In this study, we determine factors influencing the magnitude of snowmelt bypass for 17 open-drainage thermokarst lakes in the lake-rich tundra uplands east of the Mackenzie Delta in the Northwest Territories, Canada, during the freshet of 2018. This area contains thousands of thermokarst lakes that constitute up to 25 % of the landscape surface area and have changed in area and number during the past several decades in response to changing precipitation and permafrost thaw (Plug et al.2008; Marsh et al.2009). We used isotopic composition of lake water and precipitation from before and after snowmelt to estimate the proportion of lake water replaced by freshet during spring 2018 and evaluated relationships with lake and watershed characteristics. We selected lake and watershed characteristics that had the potential to impact under-ice mixing through their influence on the water temperature profile (e.g., lake depth) or by displacing pre-snowmelt lake water (e.g., watershed area). Isotope tracers were also used to assess whether the freshet is sourced solely from snowmelt or whether other water sources contributed to freshet. Future assessments of hydrological and biogeochemical properties of thermokarst lakes can use the lake and watershed attributes we identify to affect snowmelt bypass and lake water sources to inform their results, given the distinct biogeochemical properties of freshet runoff (Finlay et al.2006; Balasubramaniam et al.2015) and the influence of snowmelt bypass on the amount of freshet runoff retained by lakes.

2 Study area

The 17 study lakes are situated in the taiga–tundra uplands east of the Mackenzie Delta, in the northwestern region of the Northwest Territories, Canada (Fig. 2). The landscape is comprised of rolling hills and is strongly influenced by permafrost thaw, as evidenced by the thousands of thermokarst lakes which formed between 13 000 and 8000 years ago (Rampton1988; Burn and Kokelj2009) that are typically 2–4 m in depth with a surface area from 10 to 1000 ha (Pienitz et al.1997). The study lakes are situated along a ∼70 km stretch of the Inuvik–Tuktoyaktuk Highway north of the town of Inuvik (Fig. 2). The average area of the lakes is 14.2 ha (0.9–90.5 ha), and the average maximum depth is 2.2 m (1.0–4.1 m) (Table 1). All lakes have a defined outlet channel observed to be active during the spring melt, thus classifying them hydrologically as open-drainage, and many lakes have defined channelized inflows from their watersheds in the form of small streams or ice-wedge polygon troughs.

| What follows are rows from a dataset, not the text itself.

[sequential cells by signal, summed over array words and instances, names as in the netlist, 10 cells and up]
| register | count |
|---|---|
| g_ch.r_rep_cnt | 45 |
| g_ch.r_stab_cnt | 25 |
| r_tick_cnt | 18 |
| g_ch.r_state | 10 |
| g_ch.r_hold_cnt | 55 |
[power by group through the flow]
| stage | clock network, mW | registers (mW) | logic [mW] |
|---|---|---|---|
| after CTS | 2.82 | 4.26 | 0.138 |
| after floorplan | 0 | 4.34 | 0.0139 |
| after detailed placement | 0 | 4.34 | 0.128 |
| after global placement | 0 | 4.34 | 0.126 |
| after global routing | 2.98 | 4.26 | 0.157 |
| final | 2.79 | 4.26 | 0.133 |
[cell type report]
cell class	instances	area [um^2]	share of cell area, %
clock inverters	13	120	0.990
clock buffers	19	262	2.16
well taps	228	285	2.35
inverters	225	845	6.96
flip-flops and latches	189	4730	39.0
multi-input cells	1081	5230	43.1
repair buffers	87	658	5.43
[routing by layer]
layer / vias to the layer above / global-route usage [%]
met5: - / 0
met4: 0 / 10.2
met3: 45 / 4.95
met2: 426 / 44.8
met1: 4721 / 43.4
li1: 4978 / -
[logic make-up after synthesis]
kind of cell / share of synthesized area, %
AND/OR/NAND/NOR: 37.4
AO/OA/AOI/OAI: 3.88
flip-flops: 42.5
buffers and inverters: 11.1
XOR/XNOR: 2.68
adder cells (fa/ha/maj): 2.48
$ cat src/rtl/combi_unit_if.sv
// Signal bundle for combi_unit: operand/control inputs and the combinational,
// pipelined and coverage outputs.
interface combi_unit_if;
    logic        in_valid;
    logic        a;
    logic        b;
    logic        c;
    logic        d;
    logic        clr_seen;
    logic        x;
    logic        y;
    logic        x_q;
    logic        y_q;
    logic        out_valid;
    logic [15:0] seen;
    logic        all_seen;

    modport master (
        output in_valid, a, b, c, d, clr_seen,
        input  x, y, x_q, y_q, out_valid, seen, all_seen
    );

    modport slave (
        input  in_valid, a, b, c, d, clr_seen,
        output x, y, x_q, y_q, out_valid, seen, all_seen
    );
endinterface

$ cat src/rtl/combi_unit.sv
// Four-input logic cell: x = ab | cd, y = a^b^c^d, with a valid-qualified
// delay chain and a sticky 16-entry input-combination coverage map.
module combi_unit #(
    parameter int PIPE_DEPTH = 1
) (
    input  logic         clk,
    input  logic         rst_n,
    combi_unit_if.slave  bus
);
    logic [3:0] idx;
    logic       x_comb;
    logic       y_comb;

    assign idx    = {bus.a, bus.b, bus.c, bus.d};
    assign x_comb = (bus.a & bus.b) | (bus.c & bus.d);
    assign y_comb = bus.a ^ bus.b ^ bus.c ^ bus.d;
    assign bus.x  = x_comb;
    assign bus.y  = y_comb;

    logic [PIPE_DEPTH-1:0] v_reg;
    logic [PIPE_DEPTH-1:0] x_reg;
    logic [PIPE_DEPTH-1:0] y_reg;

    // Data bits shift unconditionally; only the valid bit gives them meaning.
    generate
        for (genvar gi = 0; gi < PIPE_DEPTH; gi++) begin : g_stage
            if (gi == 0) begin : g_first
                always_ff @(posedge clk) begin
                    if (!rst_n) begin
                        v_reg[gi] <= 1'b0;
                        x_reg[gi] <= 1'b0;
                        y_reg[gi] <= 1'b0;
                    end else begin
                        v_reg[gi] <= bus.in_valid;
                        x_reg[gi] <= x_comb;
                        y_reg[gi] <= y_comb;
                    end
                end
            end else begin : g_next
                always_ff @(posedge clk) begin
                    if (!rst_n) begin
                        v_reg[gi] <= 1'b0;
                        x_reg[gi] <= 1'b0;
                        y_reg[gi] <= 1'b0;
                    end else begin
                        v_reg[gi] <= v_reg[gi-1];
                        x_reg[gi] <= x_reg[gi-1];
                        y_reg[gi] <= y_reg[gi-1];
                    end
                end
            end
        end
    endgenerate

    assign bus.out_valid = v_reg[PIPE_DEPTH-1];
    assign bus.x_q       = x_reg[PIPE_DEPTH-1];
    assign bus.y_q       = y_reg[PIPE_DEPTH-1];

    logic [15:0] seen_reg;

    // Clear wins over a same-cycle set, so the concurrent input is dropped.
    generate
        for (genvar gi = 0; gi < 16; gi++) begin : g_seen
            always_ff @(posedge clk) begin
                if (!rst_n) begin
                    seen_reg[gi] <= 1'b0;
                end else if (bus.clr_seen) begin
                    seen_reg[gi] <= 1'b0;
                end else if (bus.in_valid && (idx == 4'(gi))) begin
                    seen_reg[gi] <= 1'b1;
                end
            end
        end
    endgenerate

    assign bus.seen     = seen_reg;
    assign bus.all_seen = &seen_reg;
endmodule

$ cat src/flat_wrapper.sv
// flat-port wrapper written by rule: the top's interface ports become plain ports
module combi_unit_flat 
#(
    parameter int PIPE_DEPTH = 1
)
  (clk, rst_n, bus_in_valid, bus_a, bus_b, bus_c, bus_d, bus_clr_seen, bus_x, bus_y, bus_x_q, bus_y_q, bus_out_valid, bus_seen, bus_all_seen);
  combi_unit_if bus_i ();
  input  logic clk;
  input  logic rst_n;
  input wire logic [$bits(bus_i.in_valid)-1:0] bus_in_valid;
  input wire logic [$bits(bus_i.a)-1:0] bus_a;
  input wire logic [$bits(bus_i.b)-1:0] bus_b;
  input wire logic [$bits(bus_i.c)-1:0] bus_c;
  input wire logic [$bits(bus_i.d)-1:0] bus_d;
  input wire logic [$bits(bus_i.clr_seen)-1:0] bus_clr_seen;
  output wire logic [$bits(bus_i.x)-1:0] bus_x;
  output wire logic [$bits(bus_i.y)-1:0] bus_y;
  output wire logic [$bits(bus_i.x_q)-1:0] bus_x_q;
  output wire logic [$bits(bus_i.y_q)-1:0] bus_y_q;
  output wire logic [$bits(bus_i.out_valid)-1:0] bus_out_valid;
  output wire logic [$bits(bus_i.seen)-1:0] bus_seen;
  output wire logic [$bits(bus_i.all_seen)-1:0] bus_all_seen;
  assign bus_i.in_valid = bus_in_valid;
  assign bus_i.a = bus_a;
  assign bus_i.b = bus_b;
  assign bus_i.c = bus_c;
  assign bus_i.d = bus_d;
  assign bus_i.clr_seen = bus_clr_seen;
  assign bus_x = bus_i.x;
  assign bus_y = bus_i.y;
  assign bus_x_q = bus_i.x_q;
  assign bus_y_q = bus_i.y_q;
  assign bus_out_valid = bus_i.out_valid;
  assign bus_seen = bus_i.seen;
  assign bus_all_seen = bus_i.all_seen;
  combi_unit #(.PIPE_DEPTH(PIPE_DEPTH)) u_core (.clk(clk), .rst_n(rst_n), .bus(bus_i));
endmodule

https://hess.copernicus.org/articles/26/6185/2022/hess-26-6185-2022-f02

Figure 2Blue circles indicate lakes that were sampled before and after snowmelt in 2018. Tundra uplands are in white, while the Mackenzie Delta is in grey. In the inset, key locations near the Trail Valley Creek field station are shown.

Table 1Lake and watershed properties for sampled lakes. Lake locations are shown in Fig. 2.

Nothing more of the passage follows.